母に今の事を話すと、母は帰ってきてからずっと嫌な気配がしてると思っていたと話してくれました。
また、斎場ではあまり余計な事を考えてはいけないと昔の人から聞いた事があるとも言っていました。
もしかしたら斎場から何か連れてきたのかもしれないと、母は心配していました。
「何か」を連れてきたのだとしたら、それは生きた人などではなく、そういう世界にいるものだということを母の話を聞いて私は確信しました。

その「何か」の気配は、夜になり部屋に一度戻ったら消えていました。影も揺れる事はなかったので、不安を抱きつつ一晩を明かしました。

朝になり、母と朝食をとっていると、母が「実は・・」と話し始めました。
私が寝た後、母はお風呂に入ったのですが、脱衣場にいる時、どんっと音がしたそうです。
ドアを開けてみると、私のシャンプーやボディーシャンプーのボトルが倒れていました。
それを直し、ドアを閉めてお風呂に入る準準備をして、再びドアを開けてお風呂に入いりました。
シャワーを浴びていると、またどんっと音がして、同じボトルが倒れて来ました。
置き場所を変えても倒れてきたので、怖くなり早々にお風呂を切り上げたそうです。更には母が寝付くまで、1階では何かがはじけるような音が鳴っていたそうです。
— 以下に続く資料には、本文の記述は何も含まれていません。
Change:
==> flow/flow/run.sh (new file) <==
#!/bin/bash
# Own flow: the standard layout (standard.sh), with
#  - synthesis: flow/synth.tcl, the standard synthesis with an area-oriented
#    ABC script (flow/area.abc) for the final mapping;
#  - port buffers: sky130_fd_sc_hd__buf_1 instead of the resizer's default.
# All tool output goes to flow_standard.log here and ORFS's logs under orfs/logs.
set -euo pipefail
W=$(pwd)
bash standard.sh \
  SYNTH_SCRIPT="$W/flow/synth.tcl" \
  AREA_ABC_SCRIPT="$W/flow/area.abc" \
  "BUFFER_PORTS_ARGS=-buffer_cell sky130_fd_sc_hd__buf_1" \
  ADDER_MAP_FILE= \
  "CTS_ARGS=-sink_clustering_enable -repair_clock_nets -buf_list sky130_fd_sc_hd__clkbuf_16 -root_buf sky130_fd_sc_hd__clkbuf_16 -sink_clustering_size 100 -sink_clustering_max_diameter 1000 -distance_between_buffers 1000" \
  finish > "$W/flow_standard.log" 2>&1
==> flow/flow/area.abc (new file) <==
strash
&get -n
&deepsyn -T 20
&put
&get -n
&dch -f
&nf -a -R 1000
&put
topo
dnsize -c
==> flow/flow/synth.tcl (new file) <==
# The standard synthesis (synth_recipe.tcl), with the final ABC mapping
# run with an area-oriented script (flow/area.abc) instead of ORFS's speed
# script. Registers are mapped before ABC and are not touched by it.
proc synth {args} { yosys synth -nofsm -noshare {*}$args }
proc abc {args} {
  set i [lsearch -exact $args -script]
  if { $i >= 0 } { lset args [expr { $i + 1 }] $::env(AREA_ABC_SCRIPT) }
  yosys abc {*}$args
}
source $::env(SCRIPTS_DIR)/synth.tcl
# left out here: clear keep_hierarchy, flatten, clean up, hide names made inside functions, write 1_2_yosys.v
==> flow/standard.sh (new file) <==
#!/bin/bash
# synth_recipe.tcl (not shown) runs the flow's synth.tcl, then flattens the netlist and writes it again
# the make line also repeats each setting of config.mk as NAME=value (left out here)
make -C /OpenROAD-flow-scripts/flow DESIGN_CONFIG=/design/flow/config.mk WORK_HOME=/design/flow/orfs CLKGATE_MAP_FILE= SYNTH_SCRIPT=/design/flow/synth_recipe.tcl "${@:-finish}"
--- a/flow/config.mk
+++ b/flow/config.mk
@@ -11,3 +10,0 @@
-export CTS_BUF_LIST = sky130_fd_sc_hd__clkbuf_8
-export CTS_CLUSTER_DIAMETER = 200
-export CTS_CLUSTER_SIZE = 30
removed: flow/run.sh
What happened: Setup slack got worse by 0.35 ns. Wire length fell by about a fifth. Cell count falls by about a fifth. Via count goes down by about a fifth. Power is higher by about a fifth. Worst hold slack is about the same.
This design comes from an exercise in tuning for small area on the open sky130 flow, not from production work.
Where RTL was checked, it was by simulation tests only, not by an equivalence proof against the original.
The clock port is modelled as an ideal driver, which makes a skipped or thinned clock tree look cheaper than it is; a real chip needs a root buffer or a tree.
Power and IR drop assume default switching activity.

==> module receiver, before the edit <==
module receiver #(
    parameter integer CLK_FREQ   = 1000000,
    parameter integer BAUD_RATE  = 9600,
    parameter integer DIV_SAMPLE = 4
)(
    input  wire       clk,
    input  wire       rst,
    input  wire       rxd,
    output wire [7:0] rxddata,
    output wire       data_ready,
    output wire       mem_re       
);
    reg [4:0] baudcnt;
    wire tick = baudcnt[4] & baudcnt[2] & baudcnt[0];    
    always @(posedge clk) begin
        if (rst | tick) baudcnt <= 5'd0;
        else            baudcnt <= {~baudcnt[3:0], baudcnt[1] ^ baudcnt[4]};
    end
    reg [1:0] sc;
    reg [3:0] bc;
    reg [9:1] rxshift;
    wire idle   = bc[3] & bc[2];
    wire active = ~bc[3] | (~bc[2] & ~bc[1]);
    wire ready  = bc[3] & bc[1] & ~bc[0] & ~bc[2];
    wire re     = bc[3] & ~bc[2] & bc[1] & bc[0];
    wire sc_last   = sc[1] & ~sc[0];       
    wire sc_sample = ~sc[1] & sc[0];       
    assign rxddata = rxshift[8:1];
    always @(posedge clk) begin
        if (rst) begin
            sc <= 2'b00;
            bc <= 4'hF;
            rxshift <= 9'h1FF;
        end else begin
            if (tick & active) begin
                sc <= {sc[0], ~sc[1]};
                if (sc_sample) rxshift <= {rxd, rxshift[9:2]};
            end
            if (re)
                bc <= 4'hF;
            else if (ready | (tick & ((active & sc_last) | (idle & ~rxd))))
                bc <= bc + 4'd1;
        end
    end
    assign data_ready = ready;
    assign mem_re     = re;
endmodule
==> flow/config.mk <==
export PLATFORM = sky130hd
export DESIGN_NAME = topmodule
export DESIGN_NICKNAME = topmodule
export VERILOG_FILES = /design/flow/design.v
export SDC_FILE = /design/flow/constraint.sdc
export NUM_CORES = 4
export LEC_CHECK = 0
export CAP_MARGIN = 20
export CORE_MARGIN = 2
export CORE_UTILIZATION = 40
export SLEW_MARGIN = 20
==> flow/constraint.sdc <==
create_clock -name core_clock -period 10.0 [get_ports {clk}]
set_input_delay 2.0000 -clock core_clock [delete_from_list [all_inputs] [get_ports {clk}]]
set_output_delay 2.0000 -clock core_clock [all_outputs]
set_load 0.01 [all_outputs]
standard.sh (not shown) runs the stock make flow with config.mk's settings and CLKGATE_MAP_FILE= SYNTH_SCRIPT=/design/flow/synth_recipe.tcl, a recipe that flattens the netlist after the stock synthesis.
==> flow/flow/run.sh <==
#!/bin/bash
# Standard ORFS layout (bash standard.sh) with two changes: buf_1 cells as
# the port buffers, and TritonCTS's clock tree replaced by one level of
# clock buffers (see pre_cts.tcl). Tool output goes to standard.log and to
# ORFS's own logs under orfs/logs.
set -euo pipefail
here=$(pwd)
export BUFFER_PORTS_ARGS="-buffer_cell sky130_fd_sc_hd__buf_1"
export PRE_CTS_TCL="$here/flow/pre_cts.tcl"
export CLK_BUF_CELL="${CLK_BUF_CELL:-sky130_fd_sc_hd__clkbuf_8}"
export NCLK="${NCLK:-4}"
bash standard.sh > standard.log 2>&1
==> flow/flow/pre_cts.tcl <==
# Replace TritonCTS's H-tree (9 buffers for ~70 sinks) with one level of
# clock buffers: the clock sinks are split into NCLK groups by position
# (halves in x, then halves in y) and each group gets its own buffer, placed
# at the group's centre and driven by the clock port.
set block [ord::get_db_block]
set dbu [$block getDbUnitsPerMicron]
set clk_net [$block findNet clk]
set sinks {}
foreach it [$clk_net getITerms] {
  set inst [$it getInst]
  set loc [$inst getLocation]
  lappend sinks [list [lindex $loc 0] [lindex $loc 1] "[$inst getName]/[[$it getMTerm] getName]"]
}
proc split_groups {groups axis} {
  set out {}
  foreach g $groups {
    set s [lsort -integer -index $axis $g]
    set h [expr {[llength $s] / 2}]
    lappend out [lrange $s 0 [expr {$h - 1}]] [lrange $s $h end]
  }
  return $out
}
set groups [list $sinks]
set ng $::env(NCLK)
set axis 0
while {[llength $groups] < $ng} {
  set groups [split_groups $groups $axis]
  set axis [expr {1 - $axis}]
}
set i 0
foreach g $groups {
  set sx 0; set sy 0; set pins {}
  foreach s $g {
    set sx [expr {$sx + [lindex $s 0]}]
    set sy [expr {$sy + [lindex $s 1]}]
    lappend pins [get_pins [lindex $s 2]]
  }
  set n [llength $g]
  set cx [expr {double($sx) / $n / $dbu}]
  set cy [expr {double($sy) / $n / $dbu}]
  puts "clock group $i: $n sinks, buffer at $cx $cy"
  insert_buffer -buffer_cell $::env(CLK_BUF_CELL) -net clk -load_pins $pins \
    -location [list $cx $cy] -buffer_name clkbuf_$i -net_name clk_$i
  incr i
}
rename clock_tree_synthesis orig_clock_tree_synthesis
proc clock_tree_synthesis {args} { puts "clock_tree_synthesis skipped: clock buffers inserted by pre_cts.tcl" }
==> next run, changes <==
--- a/flow/design.v
+++ b/flow/design.v
@@ -79,46 +79,40 @@
     input  wire       rst,
     input  wire       rxd,
     output wire [7:0] rxddata,
     output wire       data_ready,
     output wire       mem_re       
 );
+    localparam integer DIV_COUNTER = CLK_FREQ / (BAUD_RATE * DIV_SAMPLE);
+    localparam [5:0] S_READY = 6'd40, S_RE = 6'd41, S_IDLE = 6'd63;
     reg [4:0] baudcnt;
-    wire tick = baudcnt[4] & baudcnt[2] & baudcnt[0];    
+    reg [5:0] st;
+    reg [9:1] rxshift;
+    wire tick   = baudcnt[4] & baudcnt[2] & baudcnt[0];    
+    wire idle   = (st == S_IDLE);
+    wire active = (st < 6'd40);
+    assign rxddata = rxshift[8:1];
     always @(posedge clk) begin
         if (rst | tick) baudcnt <= 5'd0;
         else            baudcnt <= {~baudcnt[3:0], baudcnt[1] ^ baudcnt[4]};
     end
-    reg [1:0] sc;
-    reg [3:0] bc;
-    reg [9:1] rxshift;
-    wire idle   = bc[3] & bc[2];
-    wire active = ~bc[3] | (~bc[2] & ~bc[1]);
-    wire ready  = bc[3] & bc[1] & ~bc[0] & ~bc[2];
-    wire re     = bc[3] & ~bc[2] & bc[1] & bc[0];
-    wire sc_last   = sc[1] & ~sc[0];       
-    wire sc_sample = ~sc[1] & sc[0];       
-    assign rxddata = rxshift[8:1];
     always @(posedge clk) begin
         if (rst) begin
-            sc <= 2'b00;
-            bc <= 4'hF;
+            st <= S_IDLE;
             rxshift <= 9'h1FF;
         end else begin
-            if (tick & active) begin
-                sc <= {sc[0], ~sc[1]};
-                if (sc_sample) rxshift <= {rxd, rxshift[9:2]};
-            end
-            if (re)
-                bc <= 4'hF;
-            else if (ready | (tick & ((active & sc_last) | (idle & ~rxd))))
-                bc <= bc + 4'd1;
+            if (st == S_RE)
+                st <= S_IDLE;
+            else if (st == S_READY || (tick & active) || (tick & idle & ~rxd))
+                st <= st + 6'd1;
+            if (tick & active & (st[1:0] == 2'd1))
+                rxshift <= {rxd, rxshift[9:2]};
         end
     end
-    assign data_ready = ready;
-    assign mem_re     = re;
+    assign data_ready = (st == S_READY);
+    assign mem_re     = (st == S_RE);
 endmodule
 module shared_mem #(
     parameter integer WIDTH = 8
 )(
     input  wire clk,
     input  wire we,
- global-route usage rises by 0.14 points
- total power rises by 17%
- combinational power rises to 5.1 times its value
- die area barely changes
- via count falls by 1.5%
- fmax rises by 6.2%
- setup slack improves by 0.23 ns
- clock skew falls by 0.0056 ns
- area after synthesis hardly moves
- first-iteration DRC count rises by 2.5%
- worst hold slack hardly moves
- wire length rises by 5.6%
Function not checked in the second run of this note: the RTL went through the layout flow alone. No run of this note takes its clock network from TritonCTS; it comes from the design's own scripts or RTL.

==> re-timing with driven ports <==
How much do the figures lean on ideal ports? The routed layouts below were timed once more, with nothing changed but the port constraints.
Step 1 assumes that a clkbuf_16 drives the clock port and a buf_2 every other input.
Step 2 times the ports against the registers' clock, not the clock port: input delays grow and output delays shrink by t, the midpoint of the rising clock arrivals with the driver on.
Slacks: no drivers / after step 1 / after step 2; pairs: no drivers / after step 1.
run	t (ns)	setup WS [ns]	worst setup path at the end	latest minus earliest clock arrival (ns)	cell pins on the clock port's net
the first run	0.217	6.166 / 6.109 / 6.326	register to output	0.017 / 0.017	4
the second run	0.215	6.391 / 6.335 / 6.550	register to output	0.012 / 0.012	4
After both steps every run listed still meets setup and hold.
母が感じた気配は、おそらく私と同じくらいの女の子の気配で、私の持ちものが倒れるのも何か言いたい事があったのかもしれないとのことでした。
やはり斎場で「何か」を連れてきてしまったのでしょうか。死というものをこんなに身近に感じたことはありませんでした。

みなさんもどうか斎場という場所では、余計な考え事をしないようご注意ください。